Everyone knew that the Poles were one of the toughest breed of climbers who at that time were putting up some of the hardest and most desperate routes in the Himalaya, the Hindu Kush and the Karakorum. Their equipment may not exude the glamour and stylized logos of the affluent West but if they were good enough for the Poles they would be more than adequate for me and my friends from Ahmedabad who had just completed their very first Himalayan trek to the Annapurna Sanctuary!
Base Camp in the Annapurna Sanctuary. May 1979. Tents hired from the Gujarat Mountaineering Institute at Mount Abu in Rajasthan draped with plastic sheets bought in the bazaars of Pokhara, Nepal.
I ended up buying a climbing rope which was far superior to the industrial nylon ropes from Todi & Co which my friends in Bombay were using for the occasional rock climbing jaunts in the Sahyadri ranges.
Lack of reliable, certified and affordable climbing equipment was only one of the many hurdles that a wannabe mountaineer had to surmount if he or she wanted to climb in the Himalaya.
Bajraman Tamang (left) and I in Nepal, 1979. Wooden ice axe,white windcheater and Bajraman’s orange pants hired from Gujarat Institute of Mountaineering. My sunglasses bought in Pokhara!
For most Indians growing up like me in the 1960s and early seventies, mountaineering was a glamorous, exotic and expensive pursuit best left to those fortunate souls sponsored by the Army, Navy or Air Force. I could not persuade my father to part with the princely sum of Rs. 300/- to pay for a Basic Mountaineering Course at the Himalayan Mountaineering Institute in Darjeeling!

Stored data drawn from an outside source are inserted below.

`src/rtl/prog_tick_delay.sv`:
```
`default_nettype none
// ============================================================================
//  Module      : prog_tick_delay
//  Description : Runtime-programmable tick delay line. Valid-tagged samples
//                travel through a circular buffer and emerge exactly D cycles
//                after acceptance. D is changed through a cfg handshake; the
//                controller drains in-flight samples before switching D.
//  Option      : `define PROG_TICK_DELAY_CFG_ERR_EN adds a sticky cfg_err_o
//                output flagging out-of-range delay requests.
//  Revision    : 1.0 - initial release
// ============================================================================
module prog_tick_delay #(
    parameter  int DATAWIDTH     = 8,
    parameter  int MAX_DELAY     = 16,
    parameter  int DEFAULT_DELAY = 1,
    localparam int DW_D          = $clog2(MAX_DELAY + 1)
) (
    input  logic                 clk,
    input  logic                 rst_n,
    input  logic                 valid_i,
    output logic                 ready_o,
    input  logic [DATAWIDTH-1:0] data_i,
    output logic                 valid_o,
    output logic [DATAWIDTH-1:0] data_o,
    input  logic                 cfg_valid_i,
    input  logic [DW_D-1:0]      cfg_delay_i,
    output logic                 cfg_ready_o,
    output logic [DW_D-1:0]      delay_o,
    output logic                 busy_o
`ifdef PROG_TICK_DELAY_CFG_ERR_EN
    ,
    output logic                 cfg_err_o
`endif
);

    // Pointer width; a single-entry buffer still needs one bit.
    localparam int              PW       = (MAX_DELAY > 1) ? $clog2(MAX_DELAY) : 1;
    localparam int              SW       = DW_D + 1;
    localparam logic [DW_D-1:0] MAX_D    = DW_D'(MAX_DELAY);
    localparam logic [DW_D-1:0] DEF_D    = DW_D'(DEFAULT_DELAY);
    localparam logic [PW-1:0]   LAST_PTR = PW'(MAX_DELAY - 1);

    typedef enum logic [1:0] {
        ST_RUN   = 2'd0,
        ST_DRAIN = 2'd1,
        ST_APPLY = 2'd2
    } state_t;

    state_t                 state;
    state_t                 state_nxt;
    logic [DW_D-1:0]        delay_q;
    logic [DW_D-1:0]        inflight;
    logic [PW-1:0]          wr_ptr;
    logic [PW-1:0]          rd_ptr;
    logic [SW-1:0]          rd_sum;
    logic [MAX_DELAY-1:0]   vbits;
    logic [DATAWIDTH-1:0]   mem [MAX_DELAY];
    logic                   accept;
    logic                   zero_d;
    logic                   in_apply;
    logic [DW_D-1:0]        clamped;

    assign accept   = valid_i & ready_o;
    assign zero_d   = (delay_q == '0);
    assign in_apply = (state == ST_APPLY);
    assign clamped  = (cfg_delay_i > MAX_D) ? MAX_D : cfg_delay_i;
    assign delay_o  = delay_q;

    // Read pointer = (wr_ptr - D) mod MAX_DELAY, computed without going negative.
    always_comb begin
        rd_sum = SW'(wr_ptr) + SW'(MAX_DELAY) - SW'(delay_q);
        if (rd_sum >= SW'(MAX_DELAY)) begin
            rd_sum = rd_sum - SW'(MAX_DELAY);
        end
        rd_ptr = PW'(rd_sum);
    end

    // Output mux: D=0 bypasses storage, otherwise the tagged entry at rd_ptr.
    always_comb begin
        valid_o = zero_d ? accept : vbits[rd_ptr];
        data_o  = '0;
        if (valid_o) begin
            data_o = zero_d ? data_i : mem[rd_ptr];
        end
    end

    // Write pointer free-runs every cycle regardless of valid.
    always_ff @(posedge clk or negedge rst_n) begin
        if (!rst_n) begin
            wr_ptr <= '0;
        end else if (wr_ptr == LAST_PTR) begin
            wr_ptr <= '0;
        end else begin
            wr_ptr <= wr_ptr + PW'(1);
        end
    end

    // Data storage is deliberately unreset; the valid tags gate its use.
    always_ff @(posedge clk) begin
        mem[wr_ptr] <= data_i;
    end

    // Valid tags: written every cycle, wiped when a new delay takes effect.
    always_ff @(posedge clk or negedge rst_n) begin
        if (!rst_n) begin
            vbits <= '0;
        end else if (in_apply) begin
            vbits <= '0;
        end else begin
            vbits[wr_ptr] <= accept;
        end
    end

    // In-flight sample count; stays at zero in passthrough mode.
    always_ff @(posedge clk or negedge rst_n) begin
        if (!rst_n) begin
            inflight <= '0;
        end else if (!zero_d) begin
            case ({accept, valid_o})
                2'b10:   inflight <= inflight + DW_D'(1);
                2'b01:   inflight <= inflight - DW_D'(1);
                default: inflight <= inflight;
            endcase
        end
    end

    // Active delay register, loaded with the clamped request in APPLY.
    always_ff @(posedge clk or negedge rst_n) begin
        if (!rst_n) begin
            delay_q <= DEF_D;
        end else if (in_apply) begin
            delay_q <= clamped;
        end
    end

`ifdef PROG_TICK_DELAY_CFG_ERR_EN
    // Sticky flag for requests beyond MAX_DELAY; only reset clears it.
    always_ff @(posedge clk or negedge rst_n) begin
        if (!rst_n) begin
            cfg_err_o <= 1'b0;
        end else if (in_apply && (cfg_delay_i > MAX_D)) begin
            cfg_err_o <= 1'b1;
        end
    end
`endif

    // Controller state register.
    always_ff @(posedge clk or negedge rst_n) begin
        if (!rst_n) begin
            state <= ST_RUN;
        end else begin
            state <= state_nxt;
        end
    end

    // Controller next state and handshake outputs. DRAIN does not look at
    // cfg_valid_i, so a withdrawn request still ends back in RUN.
    always_comb begin
        state_nxt   = state;
        ready_o     = 1'b0;
        busy_o      = 1'b1;
        cfg_ready_o = 1'b0;
        case (state)
            ST_RUN: begin
                ready_o = 1'b1;
                busy_o  = 1'b0;
                if (cfg_valid_i) begin
                    state_nxt = (inflight == '0) ? ST_APPLY : ST_DRAIN;
                end
            end
            ST_DRAIN: begin
                if (inflight == '0) begin
                    state_nxt = ST_APPLY;
                end
            end
            ST_APPLY: begin
                cfg_ready_o = 1'b1;
                state_nxt   = ST_RUN;
            end
            default: begin
                state_nxt = ST_RUN;
            end
        endcase
    end

endmodule
`default_nettype wire
```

All the Indian Everest expeditions from 1960 onwards were led by and composed of Defence personnel, financed by the government. Big and remote peaks like Mamostong Kangri were climbed by the ITBP. A big part of the real climbing was done by mountain people like the Sherpas of Darjeeling who bore the real brunt of the ascents.
Civilian climbing was left to the privileged class who attended expensive public schools like The Doon School, a legacy of the British Raj days. The Saheb / Porter / Sherpa / High Altitude Porter relationship existed in the accepted social structure of those days while the military approached mountain climbing as logistics “projects” for the glory of the nation and the regiment.
Small inroads began to be made in the mid and late seventies when mountaineering clubs from Bombay and Calcutta began to climb the easier and more accessible peaks with members drawn from a broader segment of the civilian population. They too struggled with paucity of finances and lack of equipment.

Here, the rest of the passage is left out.